[Dataset entries]
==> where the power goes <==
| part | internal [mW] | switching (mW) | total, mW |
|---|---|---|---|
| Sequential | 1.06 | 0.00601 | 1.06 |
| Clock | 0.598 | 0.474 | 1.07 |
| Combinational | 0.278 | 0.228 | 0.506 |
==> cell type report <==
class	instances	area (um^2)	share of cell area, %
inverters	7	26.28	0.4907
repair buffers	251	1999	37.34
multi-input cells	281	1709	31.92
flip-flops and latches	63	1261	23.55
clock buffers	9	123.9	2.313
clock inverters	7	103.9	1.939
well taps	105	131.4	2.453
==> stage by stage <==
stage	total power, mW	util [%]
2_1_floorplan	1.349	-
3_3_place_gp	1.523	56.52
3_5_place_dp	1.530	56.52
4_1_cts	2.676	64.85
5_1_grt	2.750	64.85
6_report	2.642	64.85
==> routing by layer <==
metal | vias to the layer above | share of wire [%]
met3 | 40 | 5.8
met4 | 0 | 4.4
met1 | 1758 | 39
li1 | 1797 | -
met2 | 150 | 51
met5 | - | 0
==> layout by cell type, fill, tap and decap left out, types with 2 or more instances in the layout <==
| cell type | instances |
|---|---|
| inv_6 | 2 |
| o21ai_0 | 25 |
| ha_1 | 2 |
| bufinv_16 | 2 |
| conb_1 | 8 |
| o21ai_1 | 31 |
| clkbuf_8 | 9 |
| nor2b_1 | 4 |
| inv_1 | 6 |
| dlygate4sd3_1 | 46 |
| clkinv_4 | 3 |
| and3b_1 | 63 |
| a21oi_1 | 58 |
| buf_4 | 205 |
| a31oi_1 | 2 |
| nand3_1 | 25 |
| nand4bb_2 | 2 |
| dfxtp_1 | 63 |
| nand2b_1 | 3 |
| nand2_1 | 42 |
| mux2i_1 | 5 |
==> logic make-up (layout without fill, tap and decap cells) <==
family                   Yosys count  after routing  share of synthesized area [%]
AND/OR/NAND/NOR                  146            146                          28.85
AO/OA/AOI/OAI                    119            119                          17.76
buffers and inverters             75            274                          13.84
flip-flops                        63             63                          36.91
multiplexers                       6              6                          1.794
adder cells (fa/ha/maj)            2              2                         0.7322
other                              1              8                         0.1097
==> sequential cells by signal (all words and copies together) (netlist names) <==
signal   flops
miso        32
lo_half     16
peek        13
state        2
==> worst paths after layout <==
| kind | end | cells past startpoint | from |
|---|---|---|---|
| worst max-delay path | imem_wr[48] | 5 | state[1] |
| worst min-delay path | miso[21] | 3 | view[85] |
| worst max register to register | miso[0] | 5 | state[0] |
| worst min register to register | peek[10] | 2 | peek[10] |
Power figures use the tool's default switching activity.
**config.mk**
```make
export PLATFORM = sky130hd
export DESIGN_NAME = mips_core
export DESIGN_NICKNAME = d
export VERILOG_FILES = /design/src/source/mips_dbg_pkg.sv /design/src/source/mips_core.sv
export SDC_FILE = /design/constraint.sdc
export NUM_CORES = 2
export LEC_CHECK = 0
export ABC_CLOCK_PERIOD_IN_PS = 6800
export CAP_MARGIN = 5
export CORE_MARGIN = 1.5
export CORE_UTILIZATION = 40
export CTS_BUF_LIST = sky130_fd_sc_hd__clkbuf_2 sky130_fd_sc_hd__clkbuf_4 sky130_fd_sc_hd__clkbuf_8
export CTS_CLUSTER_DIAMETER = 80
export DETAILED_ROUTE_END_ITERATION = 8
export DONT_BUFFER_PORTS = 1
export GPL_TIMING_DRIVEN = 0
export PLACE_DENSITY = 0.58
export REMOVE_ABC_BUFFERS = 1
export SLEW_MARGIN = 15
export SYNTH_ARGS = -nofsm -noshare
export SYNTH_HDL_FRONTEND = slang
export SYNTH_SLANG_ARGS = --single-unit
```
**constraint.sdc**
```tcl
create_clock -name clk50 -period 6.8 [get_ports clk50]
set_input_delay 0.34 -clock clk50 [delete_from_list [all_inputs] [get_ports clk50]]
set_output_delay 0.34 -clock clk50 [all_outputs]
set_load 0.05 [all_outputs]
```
---
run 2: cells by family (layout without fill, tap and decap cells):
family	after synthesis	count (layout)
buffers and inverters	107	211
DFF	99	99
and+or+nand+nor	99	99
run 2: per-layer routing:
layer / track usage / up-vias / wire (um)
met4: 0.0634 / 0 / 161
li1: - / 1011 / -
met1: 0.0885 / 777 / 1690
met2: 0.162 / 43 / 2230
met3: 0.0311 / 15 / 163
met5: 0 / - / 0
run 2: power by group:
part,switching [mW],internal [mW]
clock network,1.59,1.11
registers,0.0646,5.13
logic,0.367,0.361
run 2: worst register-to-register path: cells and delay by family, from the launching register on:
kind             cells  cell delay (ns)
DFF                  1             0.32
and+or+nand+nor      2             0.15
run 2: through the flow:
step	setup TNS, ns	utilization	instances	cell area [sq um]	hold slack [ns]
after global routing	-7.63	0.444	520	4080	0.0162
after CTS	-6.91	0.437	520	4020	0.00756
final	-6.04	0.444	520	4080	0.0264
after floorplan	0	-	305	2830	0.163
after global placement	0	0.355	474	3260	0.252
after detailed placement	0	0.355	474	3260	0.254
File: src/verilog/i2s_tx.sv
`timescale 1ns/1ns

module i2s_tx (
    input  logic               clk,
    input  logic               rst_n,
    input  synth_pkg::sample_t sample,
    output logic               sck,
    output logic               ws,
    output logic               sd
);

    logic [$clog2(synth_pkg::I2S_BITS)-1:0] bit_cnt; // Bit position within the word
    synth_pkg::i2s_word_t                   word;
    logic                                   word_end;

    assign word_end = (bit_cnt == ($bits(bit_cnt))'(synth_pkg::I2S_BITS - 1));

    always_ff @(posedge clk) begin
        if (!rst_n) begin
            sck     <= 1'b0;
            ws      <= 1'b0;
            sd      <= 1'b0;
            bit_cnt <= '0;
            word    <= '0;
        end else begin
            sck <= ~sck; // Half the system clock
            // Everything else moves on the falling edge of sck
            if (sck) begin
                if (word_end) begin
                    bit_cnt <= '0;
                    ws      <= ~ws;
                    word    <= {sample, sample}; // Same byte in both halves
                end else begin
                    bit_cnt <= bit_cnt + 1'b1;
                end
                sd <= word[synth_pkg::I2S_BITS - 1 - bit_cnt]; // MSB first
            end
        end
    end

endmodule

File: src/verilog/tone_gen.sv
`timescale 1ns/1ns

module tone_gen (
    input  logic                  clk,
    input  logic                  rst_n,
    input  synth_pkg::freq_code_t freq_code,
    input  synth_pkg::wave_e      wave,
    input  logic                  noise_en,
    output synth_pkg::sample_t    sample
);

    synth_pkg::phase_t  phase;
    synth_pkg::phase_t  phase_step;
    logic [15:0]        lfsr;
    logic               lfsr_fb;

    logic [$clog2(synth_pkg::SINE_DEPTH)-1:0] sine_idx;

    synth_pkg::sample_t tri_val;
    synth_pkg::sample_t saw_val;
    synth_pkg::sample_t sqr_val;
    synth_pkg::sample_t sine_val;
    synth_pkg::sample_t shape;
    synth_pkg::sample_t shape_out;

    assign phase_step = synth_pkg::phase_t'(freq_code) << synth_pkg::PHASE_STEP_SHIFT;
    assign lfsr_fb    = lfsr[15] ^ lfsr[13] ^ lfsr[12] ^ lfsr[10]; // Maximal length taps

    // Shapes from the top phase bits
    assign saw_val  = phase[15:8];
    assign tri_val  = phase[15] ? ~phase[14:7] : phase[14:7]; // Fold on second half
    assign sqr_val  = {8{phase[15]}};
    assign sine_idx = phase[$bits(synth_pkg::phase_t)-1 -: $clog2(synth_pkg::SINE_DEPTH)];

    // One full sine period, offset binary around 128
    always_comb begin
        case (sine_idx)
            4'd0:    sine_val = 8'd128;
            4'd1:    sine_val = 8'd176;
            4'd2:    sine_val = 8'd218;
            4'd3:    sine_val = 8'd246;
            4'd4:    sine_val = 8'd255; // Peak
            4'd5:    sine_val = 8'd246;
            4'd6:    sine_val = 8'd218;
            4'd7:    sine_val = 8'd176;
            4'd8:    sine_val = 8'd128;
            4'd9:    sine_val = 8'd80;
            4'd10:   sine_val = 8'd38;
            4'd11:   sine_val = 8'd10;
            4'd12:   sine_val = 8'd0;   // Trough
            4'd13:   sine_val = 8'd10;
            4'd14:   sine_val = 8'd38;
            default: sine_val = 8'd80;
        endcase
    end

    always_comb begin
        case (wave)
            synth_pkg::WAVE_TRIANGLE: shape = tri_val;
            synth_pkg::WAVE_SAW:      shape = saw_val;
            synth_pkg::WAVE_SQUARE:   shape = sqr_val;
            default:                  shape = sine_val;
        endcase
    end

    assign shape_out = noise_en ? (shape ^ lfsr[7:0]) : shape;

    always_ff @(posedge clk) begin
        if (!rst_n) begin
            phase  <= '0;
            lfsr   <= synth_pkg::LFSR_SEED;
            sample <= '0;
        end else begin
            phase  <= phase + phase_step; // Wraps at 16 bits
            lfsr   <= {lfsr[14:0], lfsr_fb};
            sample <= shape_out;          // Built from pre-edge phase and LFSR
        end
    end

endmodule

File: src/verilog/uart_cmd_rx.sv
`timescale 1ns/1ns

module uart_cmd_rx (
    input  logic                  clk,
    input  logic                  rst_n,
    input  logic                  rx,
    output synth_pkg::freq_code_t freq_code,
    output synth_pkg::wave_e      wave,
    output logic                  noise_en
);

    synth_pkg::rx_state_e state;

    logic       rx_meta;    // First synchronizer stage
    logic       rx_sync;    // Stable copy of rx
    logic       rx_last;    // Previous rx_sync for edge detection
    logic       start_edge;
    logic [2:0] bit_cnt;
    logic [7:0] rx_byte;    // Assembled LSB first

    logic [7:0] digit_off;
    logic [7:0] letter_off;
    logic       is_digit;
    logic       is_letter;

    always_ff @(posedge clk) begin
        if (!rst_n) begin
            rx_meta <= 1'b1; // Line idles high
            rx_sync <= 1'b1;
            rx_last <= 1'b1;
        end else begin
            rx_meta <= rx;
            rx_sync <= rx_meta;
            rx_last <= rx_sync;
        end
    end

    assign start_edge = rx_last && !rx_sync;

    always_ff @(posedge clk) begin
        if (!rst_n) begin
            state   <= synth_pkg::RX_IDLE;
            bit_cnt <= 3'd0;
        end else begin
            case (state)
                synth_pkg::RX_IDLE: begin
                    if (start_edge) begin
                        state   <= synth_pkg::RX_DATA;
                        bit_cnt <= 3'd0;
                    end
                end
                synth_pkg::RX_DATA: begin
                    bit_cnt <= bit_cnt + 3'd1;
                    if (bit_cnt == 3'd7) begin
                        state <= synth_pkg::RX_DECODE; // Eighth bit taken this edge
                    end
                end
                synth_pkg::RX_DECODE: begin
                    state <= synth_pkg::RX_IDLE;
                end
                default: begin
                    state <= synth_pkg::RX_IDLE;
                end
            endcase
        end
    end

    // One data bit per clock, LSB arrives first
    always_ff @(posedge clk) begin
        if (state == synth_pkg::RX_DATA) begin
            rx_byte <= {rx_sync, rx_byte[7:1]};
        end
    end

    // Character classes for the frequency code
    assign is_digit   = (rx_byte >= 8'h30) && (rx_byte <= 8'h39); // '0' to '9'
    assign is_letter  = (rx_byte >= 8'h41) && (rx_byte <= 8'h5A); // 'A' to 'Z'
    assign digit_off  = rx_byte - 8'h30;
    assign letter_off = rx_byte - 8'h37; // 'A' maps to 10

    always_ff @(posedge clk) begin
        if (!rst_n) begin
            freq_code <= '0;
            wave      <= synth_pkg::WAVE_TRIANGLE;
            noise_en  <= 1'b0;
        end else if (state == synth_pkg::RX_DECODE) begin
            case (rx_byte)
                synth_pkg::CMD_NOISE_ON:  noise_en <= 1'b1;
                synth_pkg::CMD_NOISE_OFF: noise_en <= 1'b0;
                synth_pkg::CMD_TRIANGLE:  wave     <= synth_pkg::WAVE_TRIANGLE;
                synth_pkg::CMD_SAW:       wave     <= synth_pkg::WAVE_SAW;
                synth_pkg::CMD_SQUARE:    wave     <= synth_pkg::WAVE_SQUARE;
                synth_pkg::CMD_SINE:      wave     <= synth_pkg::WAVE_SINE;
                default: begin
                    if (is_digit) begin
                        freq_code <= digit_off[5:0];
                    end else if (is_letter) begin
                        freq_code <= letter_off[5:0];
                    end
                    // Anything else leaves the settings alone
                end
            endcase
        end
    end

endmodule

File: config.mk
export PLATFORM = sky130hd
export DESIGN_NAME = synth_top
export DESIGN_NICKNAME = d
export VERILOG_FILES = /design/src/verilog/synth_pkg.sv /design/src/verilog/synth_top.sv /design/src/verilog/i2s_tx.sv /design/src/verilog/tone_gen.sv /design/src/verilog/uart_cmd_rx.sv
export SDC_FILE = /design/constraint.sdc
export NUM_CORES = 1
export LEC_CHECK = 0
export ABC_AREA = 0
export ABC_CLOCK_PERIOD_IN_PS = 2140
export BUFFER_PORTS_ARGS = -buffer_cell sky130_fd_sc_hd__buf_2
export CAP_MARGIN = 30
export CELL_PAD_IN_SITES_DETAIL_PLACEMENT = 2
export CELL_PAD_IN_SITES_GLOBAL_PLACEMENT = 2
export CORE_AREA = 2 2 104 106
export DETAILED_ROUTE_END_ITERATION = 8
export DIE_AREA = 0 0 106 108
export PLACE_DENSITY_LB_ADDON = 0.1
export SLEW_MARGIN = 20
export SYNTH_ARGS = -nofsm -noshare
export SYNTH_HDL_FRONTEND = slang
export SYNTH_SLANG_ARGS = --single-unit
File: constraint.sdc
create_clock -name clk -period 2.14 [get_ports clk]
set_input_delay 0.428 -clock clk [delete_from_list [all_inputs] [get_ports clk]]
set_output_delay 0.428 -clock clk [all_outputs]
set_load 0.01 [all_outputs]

### What the task asks
Go through the lines above. Select every one that has the string "miso".

### Response for this exercise
miso        32
| worst min-delay path | miso[21] | 3 | view[85] |
| worst max register to register | miso[0] | 5 | state[0] |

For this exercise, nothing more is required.